* [ACTIVITY] Some lines in the entries contain the word "automatic". Copy all of them.

* [SOURCE DATA]
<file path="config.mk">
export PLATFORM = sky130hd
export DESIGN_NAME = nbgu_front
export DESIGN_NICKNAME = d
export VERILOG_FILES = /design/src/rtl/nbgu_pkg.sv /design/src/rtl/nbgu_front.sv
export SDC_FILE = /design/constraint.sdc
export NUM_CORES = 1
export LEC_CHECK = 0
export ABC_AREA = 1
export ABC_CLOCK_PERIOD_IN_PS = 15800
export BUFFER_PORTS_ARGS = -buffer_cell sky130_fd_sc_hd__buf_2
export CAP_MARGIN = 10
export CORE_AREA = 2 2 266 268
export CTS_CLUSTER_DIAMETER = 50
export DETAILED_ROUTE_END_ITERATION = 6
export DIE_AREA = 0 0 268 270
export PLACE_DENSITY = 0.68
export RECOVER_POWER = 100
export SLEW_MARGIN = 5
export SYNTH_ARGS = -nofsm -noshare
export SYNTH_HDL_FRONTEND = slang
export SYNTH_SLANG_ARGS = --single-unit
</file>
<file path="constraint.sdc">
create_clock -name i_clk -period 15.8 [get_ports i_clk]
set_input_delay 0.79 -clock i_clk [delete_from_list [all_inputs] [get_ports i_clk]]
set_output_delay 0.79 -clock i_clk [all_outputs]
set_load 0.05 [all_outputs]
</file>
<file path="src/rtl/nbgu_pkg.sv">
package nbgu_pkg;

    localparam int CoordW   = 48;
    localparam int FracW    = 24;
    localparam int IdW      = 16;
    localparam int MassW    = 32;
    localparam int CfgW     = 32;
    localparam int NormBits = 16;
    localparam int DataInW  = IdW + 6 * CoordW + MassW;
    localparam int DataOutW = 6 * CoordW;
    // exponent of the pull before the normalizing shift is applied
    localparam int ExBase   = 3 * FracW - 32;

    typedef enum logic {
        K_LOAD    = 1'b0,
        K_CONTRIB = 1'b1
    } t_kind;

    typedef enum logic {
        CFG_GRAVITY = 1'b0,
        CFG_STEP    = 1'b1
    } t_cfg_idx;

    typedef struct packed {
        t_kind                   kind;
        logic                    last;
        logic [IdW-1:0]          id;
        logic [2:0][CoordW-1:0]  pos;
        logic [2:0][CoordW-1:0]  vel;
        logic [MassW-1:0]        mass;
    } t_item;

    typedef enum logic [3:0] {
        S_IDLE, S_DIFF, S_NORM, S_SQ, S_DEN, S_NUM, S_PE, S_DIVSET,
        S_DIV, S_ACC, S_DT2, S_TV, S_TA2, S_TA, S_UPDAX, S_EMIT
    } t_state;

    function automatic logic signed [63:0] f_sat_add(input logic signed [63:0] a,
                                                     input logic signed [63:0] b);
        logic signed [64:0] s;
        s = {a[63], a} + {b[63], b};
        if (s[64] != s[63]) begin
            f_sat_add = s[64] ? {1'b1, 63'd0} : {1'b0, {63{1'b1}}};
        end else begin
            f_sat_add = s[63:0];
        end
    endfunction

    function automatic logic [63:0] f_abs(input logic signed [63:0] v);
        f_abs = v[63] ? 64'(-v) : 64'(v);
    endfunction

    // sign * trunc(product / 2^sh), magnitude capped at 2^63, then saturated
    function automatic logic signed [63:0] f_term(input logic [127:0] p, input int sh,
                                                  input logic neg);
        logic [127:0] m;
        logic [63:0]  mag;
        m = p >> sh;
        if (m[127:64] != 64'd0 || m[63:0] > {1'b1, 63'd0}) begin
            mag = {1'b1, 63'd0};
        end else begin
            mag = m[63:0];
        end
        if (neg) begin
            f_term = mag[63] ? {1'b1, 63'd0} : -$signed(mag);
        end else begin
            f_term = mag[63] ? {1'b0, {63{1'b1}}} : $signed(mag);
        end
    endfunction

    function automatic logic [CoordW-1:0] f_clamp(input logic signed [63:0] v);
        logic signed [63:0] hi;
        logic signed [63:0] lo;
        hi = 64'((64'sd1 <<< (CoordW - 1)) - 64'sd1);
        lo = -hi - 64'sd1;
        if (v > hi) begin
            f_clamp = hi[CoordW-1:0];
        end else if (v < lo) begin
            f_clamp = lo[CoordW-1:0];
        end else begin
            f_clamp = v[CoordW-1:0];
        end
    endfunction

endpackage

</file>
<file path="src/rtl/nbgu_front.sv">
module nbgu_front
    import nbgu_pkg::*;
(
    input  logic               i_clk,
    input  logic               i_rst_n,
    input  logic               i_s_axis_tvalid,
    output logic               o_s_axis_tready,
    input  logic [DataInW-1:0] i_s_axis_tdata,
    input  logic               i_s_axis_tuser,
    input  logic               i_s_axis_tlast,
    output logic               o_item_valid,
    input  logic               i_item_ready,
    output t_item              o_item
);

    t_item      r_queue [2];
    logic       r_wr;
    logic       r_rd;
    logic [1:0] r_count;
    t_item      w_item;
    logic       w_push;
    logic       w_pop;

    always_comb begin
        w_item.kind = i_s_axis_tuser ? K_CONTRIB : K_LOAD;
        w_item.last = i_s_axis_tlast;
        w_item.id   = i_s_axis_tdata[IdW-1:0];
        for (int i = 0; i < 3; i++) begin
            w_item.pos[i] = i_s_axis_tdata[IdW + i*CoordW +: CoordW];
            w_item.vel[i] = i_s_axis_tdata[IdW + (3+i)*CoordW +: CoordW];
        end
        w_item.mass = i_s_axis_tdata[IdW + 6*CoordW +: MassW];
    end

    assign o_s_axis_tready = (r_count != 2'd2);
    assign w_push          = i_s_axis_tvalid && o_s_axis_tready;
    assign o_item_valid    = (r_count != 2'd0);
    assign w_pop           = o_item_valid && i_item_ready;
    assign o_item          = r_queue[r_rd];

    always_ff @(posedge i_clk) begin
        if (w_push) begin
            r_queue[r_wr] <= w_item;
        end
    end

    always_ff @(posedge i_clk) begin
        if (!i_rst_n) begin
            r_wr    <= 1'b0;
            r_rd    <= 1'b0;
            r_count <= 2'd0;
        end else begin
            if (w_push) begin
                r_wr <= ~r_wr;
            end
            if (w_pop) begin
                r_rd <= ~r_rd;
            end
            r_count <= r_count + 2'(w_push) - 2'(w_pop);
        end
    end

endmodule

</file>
--
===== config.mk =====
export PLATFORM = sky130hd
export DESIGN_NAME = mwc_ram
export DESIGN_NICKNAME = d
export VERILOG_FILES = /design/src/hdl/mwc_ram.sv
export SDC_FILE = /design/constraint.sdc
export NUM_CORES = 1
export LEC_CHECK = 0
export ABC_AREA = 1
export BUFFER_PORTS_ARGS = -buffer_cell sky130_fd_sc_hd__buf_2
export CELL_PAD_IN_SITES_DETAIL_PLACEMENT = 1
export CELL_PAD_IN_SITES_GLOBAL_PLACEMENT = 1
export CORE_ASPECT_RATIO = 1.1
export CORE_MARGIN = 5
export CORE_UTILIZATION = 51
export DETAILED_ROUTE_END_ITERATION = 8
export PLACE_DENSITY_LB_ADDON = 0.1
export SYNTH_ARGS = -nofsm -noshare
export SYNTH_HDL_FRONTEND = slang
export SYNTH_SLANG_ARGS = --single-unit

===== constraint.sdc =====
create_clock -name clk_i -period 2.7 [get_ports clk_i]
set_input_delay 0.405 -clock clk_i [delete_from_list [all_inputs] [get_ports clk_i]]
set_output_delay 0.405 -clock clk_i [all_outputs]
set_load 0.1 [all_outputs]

* [SOLVED PROBLEM]
    function automatic logic signed [63:0] f_sat_add(input logic signed [63:0] a,
    function automatic logic [63:0] f_abs(input logic signed [63:0] v);
    function automatic logic signed [63:0] f_term(input logic [127:0] p, input int sh,
    function automatic logic [CoordW-1:0] f_clamp(input logic signed [63:0] v);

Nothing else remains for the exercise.